Десять дней спустя Митина сестра получила от него новое письмо, на этот раз из госпиталя. Он был ранен, но уверял, что чувствует себя лучше и скоро вернется на свою батарею. Он не сообщал никаких подробностей о своем ранении. Но через несколько дней он умер…
Восторженная гордость, какую чувствовал Митя оттого, что он был одним из воинов великой армии, была не единственным чувством, владевшим солдатами. Но подобные настроения с сопутствовавшей им ненавистью к фашистам были, пожалуй, наиболее широко распространены и разделялись большинством крестьянских парней, находившихся в армии. Были и другие настроения - сознание принадлежности к потерянному и обреченному поколению, осужденному быть принесенным в жертву; они нашли отражение в маленьком литературном шедевре Эммануила Казакевича, его повести «Звезда», написанной в конце войны и рассказывающей об одном рейде советских разведчиков. Сознание постоянной близости смерти красной нитью проходит через большинство произведений советской литературы военных лет, будь то стихи Суркова или стихи и пьесы Симонова, рассказы и романы Гроссмана или Казакевича. Стихи Семена Гудзенко, замечательного поэта, говорили о несколько иных умонастроениях фронтовиков. Для людей такого душевного склада война - рискованная, но тем не менее необыкновенно увлекательная игра, и после войны такие люди испытывали тоску по ней.
Победы Красной Армии в 1944 г. были выдающимися, но лишь очень немногие из них оказались легкими. Немцы дрались с чрезвычайным упорством в Польше (особенно в августе, когда русские были остановлены на подступах к Варшаве), под Тернополем в Западной Украине (где три недели шли напряженные уличные бои, напоминавшие бои в Сталинграде), и позднее в Венгрии и в Словакии. Особенно ожесточенным было сопротивление немцев на всех участках, лежавших на прямом пути к Германии, в частности на подступах к Восточной Пруссии, а затем и в самой Восточной Пруссии.
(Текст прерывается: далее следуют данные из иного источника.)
==> src/rtl/eggo_io_pkg.sv <==
// eggo_io_pkg: constants and helpers shared by the stack-core IO bridge.
//   IO_WIDTH          default width of every IO word
//   OUT_DEPTH_DEFAULT default output FIFO depth (power of two, >= 2)
//   fifo_ptr_width()  pointer width for a FIFO of a given depth; the
//                     extra MSB tells a full FIFO apart from an empty one
package eggo_io_pkg;

    localparam int unsigned IO_WIDTH          = 16;
    localparam int unsigned OUT_DEPTH_DEFAULT = 4;

    function automatic int unsigned fifo_ptr_width(input int unsigned depth);
        return $clog2(depth) + 1;
    endfunction

endpackage

==> src/rtl/io_port_bridge_if.sv <==
// io_port_bridge_if: groups the core-side and external-side handshake
// signals of io_port_bridge.
//   master modport : the bridge itself (drives out_full, ext_out_*,
//                    ext_in_ready, cpu_in_data, in_avail, err_*)
//   slave modport  : the surrounding core / external agents
interface io_port_bridge_if
    import eggo_io_pkg::*;
#(
    parameter int unsigned WIDTH = IO_WIDTH
);
    logic [WIDTH-1:0] cpu_out_data;
    logic             cpu_out_we;
    logic             out_full;
    logic [WIDTH-1:0] ext_out_data;
    logic             ext_out_valid;
    logic             ext_out_ready;
    logic [WIDTH-1:0] ext_in_data;
    logic             ext_in_valid;
    logic             ext_in_ready;
    logic [WIDTH-1:0] cpu_in_data;
    logic             in_avail;
    logic             cpu_in_re;
    logic             err_drop;
    logic             err_empty;
    logic             err_clr;

    modport master (
        input  cpu_out_data, cpu_out_we, ext_out_ready,
        input  ext_in_data, ext_in_valid, cpu_in_re, err_clr,
        output out_full, ext_out_data, ext_out_valid, ext_in_ready,
        output cpu_in_data, in_avail, err_drop, err_empty
    );

    modport slave (
        output cpu_out_data, cpu_out_we, ext_out_ready,
        output ext_in_data, ext_in_valid, cpu_in_re, err_clr,
        input  out_full, ext_out_data, ext_out_valid, ext_in_ready,
        input  cpu_in_data, in_avail, err_drop, err_empty
    );
endinterface

==> src/rtl/io_sync_fifo.sv <==
// io_sync_fifo: synchronous first-word-fall-through FIFO.
//   clk, rst_n  clock, asynchronous active-low reset (clears memory too)
//   push_i      write wdata_i; accepted when not full, or full with a pop
//   pop_i       consume the head word; ignored when empty
//   rdata_o     head word (valid while empty_o is low)
//   full_o, empty_o, count_o  occupancy status
module io_sync_fifo
    import eggo_io_pkg::*;
#(
    parameter int unsigned WIDTH = IO_WIDTH,
    parameter int unsigned DEPTH = OUT_DEPTH_DEFAULT,
    localparam int unsigned PW   = fifo_ptr_width(DEPTH),
    localparam int unsigned IW   = PW - 1
) (
    input  logic             clk,
    input  logic             rst_n,
    input  logic             push_i,
    input  logic             pop_i,
    input  logic [WIDTH-1:0] wdata_i,
    output logic [WIDTH-1:0] rdata_o,
    output logic             full_o,
    output logic             empty_o,
    output logic [PW-1:0]    count_o
);

    logic [WIDTH-1:0] mem_q [DEPTH];
    logic [PW-1:0]    wr_ptr_q, wr_ptr_d;
    logic [PW-1:0]    rd_ptr_q, rd_ptr_d;
    logic             push_ok, pop_ok;

    // Same index with differing wrap bit means the writer is a lap ahead.
    assign empty_o = (wr_ptr_q == rd_ptr_q);
    assign full_o  = (wr_ptr_q[PW-1] != rd_ptr_q[PW-1]) &&
                     (wr_ptr_q[IW-1:0] == rd_ptr_q[IW-1:0]);
    assign count_o = wr_ptr_q - rd_ptr_q;
    assign rdata_o = mem_q[rd_ptr_q[IW-1:0]];

    // A pop on a full FIFO frees the slot the simultaneous push lands in.
    assign pop_ok  = pop_i && !empty_o;
    assign push_ok = push_i && (!full_o || pop_ok);

    always_comb begin
        wr_ptr_d = wr_ptr_q;
        rd_ptr_d = rd_ptr_q;
        if (push_ok) wr_ptr_d = wr_ptr_q + PW'(1);
        if (pop_ok)  rd_ptr_d = rd_ptr_q + PW'(1);
    end

    always_ff @(posedge clk or negedge rst_n) begin
        if (!rst_n) begin
            wr_ptr_q <= '0;
            rd_ptr_q <= '0;
            for (int unsigned i = 0; i < DEPTH; i++) begin
                mem_q[i] <= '0;
            end
        end else begin
            wr_ptr_q <= wr_ptr_d;
            rd_ptr_q <= rd_ptr_d;
            if (push_ok) mem_q[wr_ptr_q[IW-1:0]] <= wdata_i;
        end
    end

endmodule

==> src/rtl/io_port_bridge.sv <==
// io_port_bridge: IO bridge between the stack core and the outside world.
//   clk    system clock, all state on the rising edge
//   reset  asynchronous active-low reset
//   bus    io_port_bridge_if.master:
//     downstream: cpu_out_data/cpu_out_we -> output FIFO -> ext_out_*
//     upstream  : ext_in_* -> one-word holding register -> cpu_in_data,
//                 in_avail, consumed by cpu_in_re
//     sticky err_drop / err_empty, cleared by err_clr (set wins)
module io_port_bridge
    import eggo_io_pkg::*;
#(
    parameter int unsigned WIDTH     = IO_WIDTH,
    parameter int unsigned OUT_DEPTH = OUT_DEPTH_DEFAULT,
    localparam int unsigned PW       = fifo_ptr_width(OUT_DEPTH)
) (
    input  logic              clk,
    input  logic              reset,
    io_port_bridge_if.master  bus
);

    logic             fifo_full, fifo_empty, fifo_pop;
    logic [PW-1:0]    fifo_count;
    logic [WIDTH-1:0] fifo_rdata;

    logic [WIDTH-1:0] in_data_q, in_data_d;
    logic             in_avail_q, in_avail_d;
    logic             err_drop_q, err_drop_d;
    logic             err_empty_q, err_empty_d;
    logic             in_accept, drop_evt, empty_evt;

    assign fifo_pop = !fifo_empty && bus.ext_out_ready;

    io_sync_fifo #(
        .WIDTH (WIDTH),
        .DEPTH (OUT_DEPTH)
    ) u_out_fifo (
        .clk     (clk),
        .rst_n   (reset),
        .push_i  (bus.cpu_out_we),
        .pop_i   (fifo_pop),
        .wdata_i (bus.cpu_out_data),
        .rdata_o (fifo_rdata),
        .full_o  (fifo_full),
        .empty_o (fifo_empty),
        .count_o (fifo_count)
    );

    assign bus.out_full      = fifo_full;
    assign bus.ext_out_valid = !fifo_empty;
    assign bus.ext_out_data  = fifo_rdata;

    // A read in the same cycle frees the holding register for a new word.
    assign bus.ext_in_ready = !in_avail_q || bus.cpu_in_re;
    assign in_accept        = bus.ext_in_valid && bus.ext_in_ready;

    assign drop_evt  = bus.cpu_out_we && (fifo_count == PW'(OUT_DEPTH)) && !fifo_pop;
    assign empty_evt = bus.cpu_in_re && !in_avail_q;

    always_comb begin
        in_data_d   = in_data_q;
        in_avail_d  = in_avail_q;
        err_drop_d  = err_drop_q;
        err_empty_d = err_empty_q;

        if (in_accept) begin
            in_data_d  = bus.ext_in_data;
            in_avail_d = 1'b1;
        end else if (bus.cpu_in_re) begin
            in_avail_d = 1'b0;
        end

        if (bus.err_clr) begin
            err_drop_d  = 1'b0;
            err_empty_d = 1'b0;
        end
        if (drop_evt)  err_drop_d  = 1'b1;
        if (empty_evt) err_empty_d = 1'b1;
    end

    always_ff @(posedge clk or negedge reset) begin
        if (!reset) begin
            in_data_q   <= '0;
            in_avail_q  <= 1'b0;
            err_drop_q  <= 1'b0;
            err_empty_q <= 1'b0;
        end else begin
            in_data_q   <= in_data_d;
            in_avail_q  <= in_avail_d;
            err_drop_q  <= err_drop_d;
            err_empty_q <= err_empty_d;
        end
    end

    assign bus.cpu_in_data = in_data_q;
    assign bus.in_avail    = in_avail_q;
    assign bus.err_drop    = err_drop_q;
    assign bus.err_empty   = err_empty_q;

endmodule
File: src/rtl/smol_fetch.sv
// smolCore fetch: PC, IMEM request (data one cycle later), 2-entry decode buffer, redirects.
// Optional perf counters under SMOL_FETCH_PERF_EN; issue halts when buffer+inflight would overflow.
module smol_fetch
  import smol_pkg::*;
#(
  parameter int          ADDR_WIDTH = DEF_ADDR_WIDTH,
  parameter int          DATA_WIDTH = DEF_DATA_WIDTH,
  parameter int unsigned RESET_PC   = DEF_RESET_PC
) (
  input  logic                  clk,
  input  logic                  rst_n,
  output logic [ADDR_WIDTH+1:0] imem_addr,
  input  logic [DATA_WIDTH-1:0] imem_instr,
  input  logic                  redirect_valid,
  input  logic [ADDR_WIDTH+1:0] redirect_pc,
  output logic                  id_valid,
  input  logic                  id_ready,
  output logic [DATA_WIDTH-1:0] id_instr,
  output logic [ADDR_WIDTH+1:0] id_pc
`ifdef SMOL_FETCH_PERF_EN
  ,
  output logic [31:0]           perf_fetch_cnt,
  output logic [31:0]           perf_stall_cnt
`endif
);
  localparam int PCW = ADDR_WIDTH + 2;
  localparam logic [PCW-1:0] RST_PC = PCW'(RESET_PC);

  typedef struct packed {
    logic [DATA_WIDTH-1:0] instr;
    logic [PCW-1:0]        pc;
  } entry_t;

  logic [PCW-1:0] pc;
  logic [PCW-1:0] req_pc;
  logic           inflight;
  logic [1:0]     count;
  logic [1:0]     occupancy;
  logic           pop;
  logic           push;
  logic           issue;
  entry_t         push_ent;
  entry_t         head;

  assign imem_addr = pc;
  assign pop       = id_valid & id_ready;
  assign occupancy = count + {1'b0, inflight};
  assign issue     = !redirect_valid && (occupancy < 2'd2 || (occupancy == 2'd2 && pop));
  assign push      = inflight & !redirect_valid;

  assign push_ent.instr = imem_instr;
  assign push_ent.pc    = req_pc;

  smol_fetch_buf #(.entry_t(entry_t)) u_buf (
    .clk       (clk),
    .rst_n     (rst_n),
    .push      (push),
    .push_data (push_ent),
    .pop       (pop),
    .flush     (redirect_valid),
    .count     (count),
    .head      (head)
  );

  assign id_valid = (count != 2'd0);
  assign id_instr = head.instr;
  assign id_pc    = head.pc;

  always_ff @(posedge clk) begin
    if (!rst_n) begin
      pc       <= RST_PC;
      req_pc   <= '0;
      inflight <= 1'b0;
    end else if (redirect_valid) begin
      pc       <= redirect_pc & ~PCW'(3);
      inflight <= 1'b0;
    end else if (issue) begin
      req_pc   <= pc;
      pc       <= pc + PCW'(INSTR_BYTES);
      inflight <= 1'b1;
    end else begin
      inflight <= 1'b0;
    end
  end

`ifdef SMOL_FETCH_PERF_EN
  always_ff @(posedge clk) begin
    if (!rst_n) begin
      perf_fetch_cnt <= '0;
      perf_stall_cnt <= '0;
    end else begin
      if (pop) perf_fetch_cnt <= perf_fetch_cnt + 32'd1;
      if (id_valid && !id_ready) perf_stall_cnt <= perf_stall_cnt + 32'd1;
    end
  end
`endif
endmodule
$ cat src/rtl/dmem_bus_bridge.sv
// ---------------------------------------------------------------------------
// dmem_bus_bridge
//   Turns the MemoryAccess stage's RAM-side load/store strobes into one
//   valid/ready request plus one response on a variable-latency data-memory
//   bus. The pipeline is frozen with stall while a transaction is in flight.
//   read_data returns the full word; lane selection and extension are done
//   by the MEM stage.
//
// Ports
//   clk, rst             clock, synchronous active-high reset
//   memory_read_enable   load request from the MEM stage
//   memory_write_enable  store request from the MEM stage
//   address              byte address from the MEM stage
//   write_data           lane-aligned store data
//   write_strobe         byte-lane enables for the store
//   read_data            registered load word returned to the MEM stage
//   stall                combinational pipeline freeze
//   bus_error            one-cycle pulse when a transaction times out
//   bus_req_valid/ready  request handshake
//   bus_addr             word-aligned request address
//   bus_write            1 = store, 0 = load
//   bus_wdata/wstrb      store data and strobes (strobes 0 for loads)
//   bus_rsp_valid        response strobe, for loads and stores
//   bus_rdata            load data, sampled with bus_rsp_valid
// ---------------------------------------------------------------------------
module dmem_bus_bridge #(
    parameter int unsigned AddrWidth     = 32,
    parameter int unsigned DataWidth     = 32,
    parameter int unsigned WordSize      = 4,
    parameter int unsigned TimeoutCycles = 255,
    parameter int unsigned TimeoutWidth  = 8
) (
    input  logic                 clk,
    input  logic                 rst,
    input  logic                 memory_read_enable,
    input  logic                 memory_write_enable,
    input  logic [AddrWidth-1:0] address,
    input  logic [DataWidth-1:0] write_data,
    input  logic [WordSize-1:0]  write_strobe,
    output logic [DataWidth-1:0] read_data,
    output logic                 stall,
    output logic                 bus_error,
    output logic                 bus_req_valid,
    input  logic                 bus_req_ready,
    output logic [AddrWidth-1:0] bus_addr,
    output logic                 bus_write,
    output logic [DataWidth-1:0] bus_wdata,
    output logic [WordSize-1:0]  bus_wstrb,
    input  logic                 bus_rsp_valid,
    input  logic [DataWidth-1:0] bus_rdata
);

    typedef enum logic [1:0] {
        IDLE,
        REQ,
        RESP,
        DONE
    } state_t;

    state_t                  state;
    logic [TimeoutWidth-1:0] timeout_cnt;
    logic                    request;
    logic                    timeout_hit;

    // A store with no lanes enabled is a no-op and never reaches the bus.
    assign request     = memory_read_enable | (memory_write_enable & (|write_strobe));
    assign timeout_hit = (timeout_cnt == TimeoutWidth'(TimeoutCycles - 1));

    // Combinational so the cycle in which the request first appears is
    // already frozen; DONE releases the pipeline.
    assign stall = ((state == IDLE) & request) | (state == REQ) | (state == RESP);

    always_ff @(posedge clk) begin
        if (rst) begin
            state         <= IDLE;
            read_data     <= '0;
            bus_req_valid <= 1'b0;
            bus_write     <= 1'b0;
            bus_addr      <= '0;
            bus_wdata     <= '0;
            bus_wstrb     <= '0;
            bus_error     <= 1'b0;
            timeout_cnt   <= '0;
        end else begin
            bus_error <= 1'b0;
            unique case (state)
                IDLE: begin
                    if (request) begin
                        // Read wins when both enables are high.
                        bus_addr      <= address & ~AddrWidth'(WordSize - 1);
                        bus_write     <= ~memory_read_enable;
                        bus_wdata     <= write_data;
                        bus_wstrb     <= memory_read_enable ? '0 : write_strobe;
                        bus_req_valid <= 1'b1;
                        timeout_cnt   <= '0;
                        state         <= REQ;
                    end
                end
                REQ: begin
                    if (timeout_hit) begin
                        bus_req_valid <= 1'b0;
                        bus_error     <= 1'b1;
                        if (!bus_write) read_data <= '0;
                        state         <= DONE;
                    end else begin
                        timeout_cnt <= timeout_cnt + 1'b1;
                        if (bus_req_ready) begin
                            bus_req_valid <= 1'b0;
                            state         <= RESP;
                        end
                    end
                end
                RESP: begin
                    // A response in the final allowed cycle still completes.
                    if (bus_rsp_valid) begin
                        if (!bus_write) read_data <= bus_rdata;
                        state <= DONE;
                    end else if (timeout_hit) begin
                        bus_error <= 1'b1;
                        if (!bus_write) read_data <= '0;
                        state     <= DONE;
                    end else begin
                        timeout_cnt <= timeout_cnt + 1'b1;
                    end
                end
                DONE: begin
                    state <= IDLE;
                end
            endcase
        end
    end

endmodule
Немцы наконец-то явно утратили свое былое численное превосходство. Союзные войска с июня вели наступление на Западе, и к сентябрю Германия потеряла всех своих союзников - на ее стороне сражалось теперь всего несколько венгерских дивизий.
Тем не менее наметившаяся уже ранее тенденция немцев сопротивляться Красной Армии любой ценой, союзникам же оказывать менее сильное сопротивление становилась по мере приближения конца войны все более заметной. Оборонительный рубеж на Висле напротив Варшавы, Будапешт, Восточную Пруссию и позднее оборонительный рубеж на Одере немцы защищали гораздо упорнее, чем любой рубеж или участок на Западе. Ни одна из наступательных операций советских войск в 1944 г.
– если не считать их стремительного продвижения по Южной Украине в марте и по Румынии в августе (и то и другое происходило после окружения крупных немецких группировок), а также операций второстепенного значения в Северной Норвегии - не давалась им легко, и чем ближе Красная Армия подходила к Германии, тем яростнее становилось сопротивление немцев.